Pick every line from the data below that contains the string "enum" and copy it.

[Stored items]
++++++++

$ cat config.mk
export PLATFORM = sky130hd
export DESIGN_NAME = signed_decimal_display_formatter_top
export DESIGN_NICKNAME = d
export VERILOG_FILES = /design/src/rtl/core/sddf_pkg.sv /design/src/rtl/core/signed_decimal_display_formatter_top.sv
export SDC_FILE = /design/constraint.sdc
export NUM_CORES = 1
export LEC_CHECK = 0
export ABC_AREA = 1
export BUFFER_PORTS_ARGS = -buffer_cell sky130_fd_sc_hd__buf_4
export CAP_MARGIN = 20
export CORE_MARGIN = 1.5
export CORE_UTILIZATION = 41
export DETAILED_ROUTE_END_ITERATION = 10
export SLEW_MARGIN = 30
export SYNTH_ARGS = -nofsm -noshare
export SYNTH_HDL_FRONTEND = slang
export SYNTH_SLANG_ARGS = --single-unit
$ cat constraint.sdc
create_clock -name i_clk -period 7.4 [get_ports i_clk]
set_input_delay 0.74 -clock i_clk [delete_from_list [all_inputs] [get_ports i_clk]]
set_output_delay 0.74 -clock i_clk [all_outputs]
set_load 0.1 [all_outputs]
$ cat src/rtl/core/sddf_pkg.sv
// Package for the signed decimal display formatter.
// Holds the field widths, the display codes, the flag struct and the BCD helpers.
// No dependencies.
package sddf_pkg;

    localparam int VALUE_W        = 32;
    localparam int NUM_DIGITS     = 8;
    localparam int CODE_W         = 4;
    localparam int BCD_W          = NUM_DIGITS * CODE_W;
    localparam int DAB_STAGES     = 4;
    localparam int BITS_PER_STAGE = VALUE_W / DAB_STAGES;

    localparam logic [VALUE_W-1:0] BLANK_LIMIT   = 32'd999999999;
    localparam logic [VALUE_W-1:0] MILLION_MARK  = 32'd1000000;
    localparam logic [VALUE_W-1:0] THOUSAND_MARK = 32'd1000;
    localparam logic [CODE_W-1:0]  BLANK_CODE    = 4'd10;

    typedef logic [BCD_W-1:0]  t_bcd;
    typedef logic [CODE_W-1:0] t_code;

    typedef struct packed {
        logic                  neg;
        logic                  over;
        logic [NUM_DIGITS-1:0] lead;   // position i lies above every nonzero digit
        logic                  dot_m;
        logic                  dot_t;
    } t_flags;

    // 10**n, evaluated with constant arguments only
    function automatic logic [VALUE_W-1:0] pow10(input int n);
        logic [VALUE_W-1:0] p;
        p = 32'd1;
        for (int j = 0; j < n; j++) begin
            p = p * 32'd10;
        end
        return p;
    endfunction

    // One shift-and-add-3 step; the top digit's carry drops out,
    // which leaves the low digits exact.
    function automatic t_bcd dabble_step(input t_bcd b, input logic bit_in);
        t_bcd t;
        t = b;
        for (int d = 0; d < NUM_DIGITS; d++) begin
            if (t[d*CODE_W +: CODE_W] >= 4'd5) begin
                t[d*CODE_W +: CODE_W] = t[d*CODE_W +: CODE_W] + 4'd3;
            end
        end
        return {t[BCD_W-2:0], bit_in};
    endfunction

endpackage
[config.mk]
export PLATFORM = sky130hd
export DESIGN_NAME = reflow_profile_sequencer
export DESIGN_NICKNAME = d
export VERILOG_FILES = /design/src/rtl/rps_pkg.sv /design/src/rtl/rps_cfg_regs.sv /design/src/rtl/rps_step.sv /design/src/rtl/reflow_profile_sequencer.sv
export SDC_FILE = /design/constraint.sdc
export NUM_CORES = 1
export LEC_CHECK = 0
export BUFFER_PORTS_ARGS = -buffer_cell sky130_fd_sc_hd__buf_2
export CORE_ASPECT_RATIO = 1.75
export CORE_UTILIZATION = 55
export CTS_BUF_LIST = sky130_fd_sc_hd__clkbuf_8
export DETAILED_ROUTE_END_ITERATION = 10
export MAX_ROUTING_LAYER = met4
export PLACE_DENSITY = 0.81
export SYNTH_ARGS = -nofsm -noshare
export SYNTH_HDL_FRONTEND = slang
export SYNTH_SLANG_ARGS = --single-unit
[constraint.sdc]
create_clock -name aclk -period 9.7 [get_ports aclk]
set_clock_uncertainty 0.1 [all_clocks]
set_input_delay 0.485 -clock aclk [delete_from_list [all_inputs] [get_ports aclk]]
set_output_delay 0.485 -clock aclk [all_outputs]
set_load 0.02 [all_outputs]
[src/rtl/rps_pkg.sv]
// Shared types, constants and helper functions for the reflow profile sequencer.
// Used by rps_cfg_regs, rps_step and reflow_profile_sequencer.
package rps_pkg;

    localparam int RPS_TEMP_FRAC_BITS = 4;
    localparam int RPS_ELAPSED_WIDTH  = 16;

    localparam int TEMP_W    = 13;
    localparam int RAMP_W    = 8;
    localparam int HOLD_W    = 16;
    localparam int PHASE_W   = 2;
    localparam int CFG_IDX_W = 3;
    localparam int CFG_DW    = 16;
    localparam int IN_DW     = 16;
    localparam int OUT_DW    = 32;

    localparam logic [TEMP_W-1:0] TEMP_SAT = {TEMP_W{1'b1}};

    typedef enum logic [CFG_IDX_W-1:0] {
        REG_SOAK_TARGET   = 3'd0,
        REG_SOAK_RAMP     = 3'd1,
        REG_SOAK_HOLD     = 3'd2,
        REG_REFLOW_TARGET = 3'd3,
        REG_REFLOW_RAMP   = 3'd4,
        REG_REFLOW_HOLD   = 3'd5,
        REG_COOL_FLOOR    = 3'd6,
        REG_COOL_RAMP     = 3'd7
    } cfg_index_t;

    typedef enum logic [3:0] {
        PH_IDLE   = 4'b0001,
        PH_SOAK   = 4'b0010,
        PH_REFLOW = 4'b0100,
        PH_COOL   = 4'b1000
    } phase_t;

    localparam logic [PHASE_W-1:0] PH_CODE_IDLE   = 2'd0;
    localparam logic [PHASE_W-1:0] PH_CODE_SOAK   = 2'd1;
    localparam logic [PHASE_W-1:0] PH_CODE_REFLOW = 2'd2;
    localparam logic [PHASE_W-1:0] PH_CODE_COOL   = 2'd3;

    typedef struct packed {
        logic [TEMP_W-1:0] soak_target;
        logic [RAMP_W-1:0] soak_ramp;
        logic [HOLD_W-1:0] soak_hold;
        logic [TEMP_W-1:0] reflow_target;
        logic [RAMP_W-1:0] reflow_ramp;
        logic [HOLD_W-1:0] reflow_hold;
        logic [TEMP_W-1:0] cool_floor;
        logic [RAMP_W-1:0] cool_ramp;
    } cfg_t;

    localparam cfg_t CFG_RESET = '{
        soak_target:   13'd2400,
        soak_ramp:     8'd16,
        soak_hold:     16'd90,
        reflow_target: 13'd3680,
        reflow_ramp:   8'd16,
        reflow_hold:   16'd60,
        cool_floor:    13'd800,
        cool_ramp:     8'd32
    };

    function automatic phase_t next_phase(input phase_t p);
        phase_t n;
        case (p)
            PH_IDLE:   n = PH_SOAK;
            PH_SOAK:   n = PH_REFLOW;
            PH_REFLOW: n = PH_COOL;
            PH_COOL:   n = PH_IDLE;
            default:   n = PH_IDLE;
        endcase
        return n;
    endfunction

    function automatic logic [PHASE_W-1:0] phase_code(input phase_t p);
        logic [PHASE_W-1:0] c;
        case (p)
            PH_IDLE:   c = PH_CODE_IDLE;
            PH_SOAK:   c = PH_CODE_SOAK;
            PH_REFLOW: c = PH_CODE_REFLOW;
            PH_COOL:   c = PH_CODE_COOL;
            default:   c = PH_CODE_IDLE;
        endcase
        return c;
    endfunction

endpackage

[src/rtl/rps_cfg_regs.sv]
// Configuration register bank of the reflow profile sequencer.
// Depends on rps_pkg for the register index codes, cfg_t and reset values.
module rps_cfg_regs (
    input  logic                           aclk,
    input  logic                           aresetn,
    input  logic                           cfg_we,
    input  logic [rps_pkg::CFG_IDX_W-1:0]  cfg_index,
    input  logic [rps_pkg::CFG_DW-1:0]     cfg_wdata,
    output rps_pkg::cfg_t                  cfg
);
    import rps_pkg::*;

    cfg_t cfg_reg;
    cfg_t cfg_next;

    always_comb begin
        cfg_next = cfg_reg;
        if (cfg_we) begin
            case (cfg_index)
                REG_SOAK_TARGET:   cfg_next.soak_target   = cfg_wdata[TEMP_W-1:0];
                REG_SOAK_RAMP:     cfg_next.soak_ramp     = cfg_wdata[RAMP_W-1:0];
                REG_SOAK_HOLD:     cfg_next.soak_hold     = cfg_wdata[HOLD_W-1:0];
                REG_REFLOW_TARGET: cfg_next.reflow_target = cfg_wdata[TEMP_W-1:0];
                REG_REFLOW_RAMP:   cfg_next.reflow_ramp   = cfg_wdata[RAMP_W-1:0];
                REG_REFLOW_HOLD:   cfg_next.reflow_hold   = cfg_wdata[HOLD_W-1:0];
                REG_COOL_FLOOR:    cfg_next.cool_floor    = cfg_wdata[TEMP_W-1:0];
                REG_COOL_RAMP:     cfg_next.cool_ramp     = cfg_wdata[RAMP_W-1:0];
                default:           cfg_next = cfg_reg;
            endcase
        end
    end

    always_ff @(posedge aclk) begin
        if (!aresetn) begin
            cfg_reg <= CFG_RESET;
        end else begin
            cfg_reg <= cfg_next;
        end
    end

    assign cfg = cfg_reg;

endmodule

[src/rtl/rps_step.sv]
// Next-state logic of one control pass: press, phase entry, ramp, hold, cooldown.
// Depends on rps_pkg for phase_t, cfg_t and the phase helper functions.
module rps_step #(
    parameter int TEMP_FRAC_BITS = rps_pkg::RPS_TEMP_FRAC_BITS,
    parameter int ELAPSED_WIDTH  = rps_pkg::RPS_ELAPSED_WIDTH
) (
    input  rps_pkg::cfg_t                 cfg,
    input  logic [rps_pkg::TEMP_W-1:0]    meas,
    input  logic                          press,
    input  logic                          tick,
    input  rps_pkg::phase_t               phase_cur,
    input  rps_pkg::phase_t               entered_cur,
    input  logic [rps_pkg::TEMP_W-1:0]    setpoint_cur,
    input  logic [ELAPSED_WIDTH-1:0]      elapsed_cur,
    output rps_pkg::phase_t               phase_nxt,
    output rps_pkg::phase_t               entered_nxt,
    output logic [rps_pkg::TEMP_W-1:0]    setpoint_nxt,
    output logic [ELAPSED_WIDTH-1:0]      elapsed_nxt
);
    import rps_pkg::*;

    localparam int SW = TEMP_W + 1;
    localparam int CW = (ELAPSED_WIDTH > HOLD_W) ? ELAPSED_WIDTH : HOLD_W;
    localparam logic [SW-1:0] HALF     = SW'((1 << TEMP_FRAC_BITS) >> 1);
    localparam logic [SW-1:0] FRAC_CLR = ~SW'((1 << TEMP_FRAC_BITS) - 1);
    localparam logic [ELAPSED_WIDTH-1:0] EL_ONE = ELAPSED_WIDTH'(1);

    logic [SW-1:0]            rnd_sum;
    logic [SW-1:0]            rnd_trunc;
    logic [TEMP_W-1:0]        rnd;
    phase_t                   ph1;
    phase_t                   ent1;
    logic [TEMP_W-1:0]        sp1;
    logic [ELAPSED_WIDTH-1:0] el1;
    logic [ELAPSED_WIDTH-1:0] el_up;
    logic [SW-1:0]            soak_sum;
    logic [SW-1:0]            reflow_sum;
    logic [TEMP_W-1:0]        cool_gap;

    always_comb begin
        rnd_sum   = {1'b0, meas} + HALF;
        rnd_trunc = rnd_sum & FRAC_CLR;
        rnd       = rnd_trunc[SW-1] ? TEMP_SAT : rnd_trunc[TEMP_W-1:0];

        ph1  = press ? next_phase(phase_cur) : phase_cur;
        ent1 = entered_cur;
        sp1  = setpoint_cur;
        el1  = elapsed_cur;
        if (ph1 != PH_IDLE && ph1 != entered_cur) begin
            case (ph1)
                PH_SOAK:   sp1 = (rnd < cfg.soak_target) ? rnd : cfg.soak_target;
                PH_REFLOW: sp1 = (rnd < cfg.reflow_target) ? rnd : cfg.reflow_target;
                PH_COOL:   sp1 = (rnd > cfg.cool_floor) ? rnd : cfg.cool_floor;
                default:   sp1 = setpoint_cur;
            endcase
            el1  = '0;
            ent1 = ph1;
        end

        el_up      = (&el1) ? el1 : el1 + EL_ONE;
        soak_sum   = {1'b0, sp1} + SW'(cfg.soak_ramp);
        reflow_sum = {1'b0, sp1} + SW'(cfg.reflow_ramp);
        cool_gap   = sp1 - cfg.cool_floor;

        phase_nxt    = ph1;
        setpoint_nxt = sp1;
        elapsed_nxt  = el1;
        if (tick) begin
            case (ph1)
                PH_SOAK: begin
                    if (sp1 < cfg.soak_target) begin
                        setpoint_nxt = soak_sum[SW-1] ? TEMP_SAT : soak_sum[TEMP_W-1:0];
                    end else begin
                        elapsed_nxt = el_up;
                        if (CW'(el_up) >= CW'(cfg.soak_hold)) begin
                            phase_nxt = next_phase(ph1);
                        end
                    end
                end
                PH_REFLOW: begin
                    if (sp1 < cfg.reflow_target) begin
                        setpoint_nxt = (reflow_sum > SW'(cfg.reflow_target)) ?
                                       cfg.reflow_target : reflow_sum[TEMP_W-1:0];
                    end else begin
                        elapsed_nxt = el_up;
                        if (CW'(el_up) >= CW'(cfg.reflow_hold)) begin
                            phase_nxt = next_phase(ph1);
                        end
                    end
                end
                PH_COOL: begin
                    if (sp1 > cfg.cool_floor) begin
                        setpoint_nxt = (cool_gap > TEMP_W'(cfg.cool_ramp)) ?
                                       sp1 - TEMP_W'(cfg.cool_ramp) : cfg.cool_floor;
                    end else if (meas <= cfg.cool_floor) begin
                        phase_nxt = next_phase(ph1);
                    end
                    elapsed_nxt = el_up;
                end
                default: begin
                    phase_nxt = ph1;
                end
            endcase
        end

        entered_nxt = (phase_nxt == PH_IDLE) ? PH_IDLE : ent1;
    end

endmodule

++++++++

◆ **Result of the task**
    typedef enum logic [CFG_IDX_W-1:0] {
    typedef enum logic [3:0] {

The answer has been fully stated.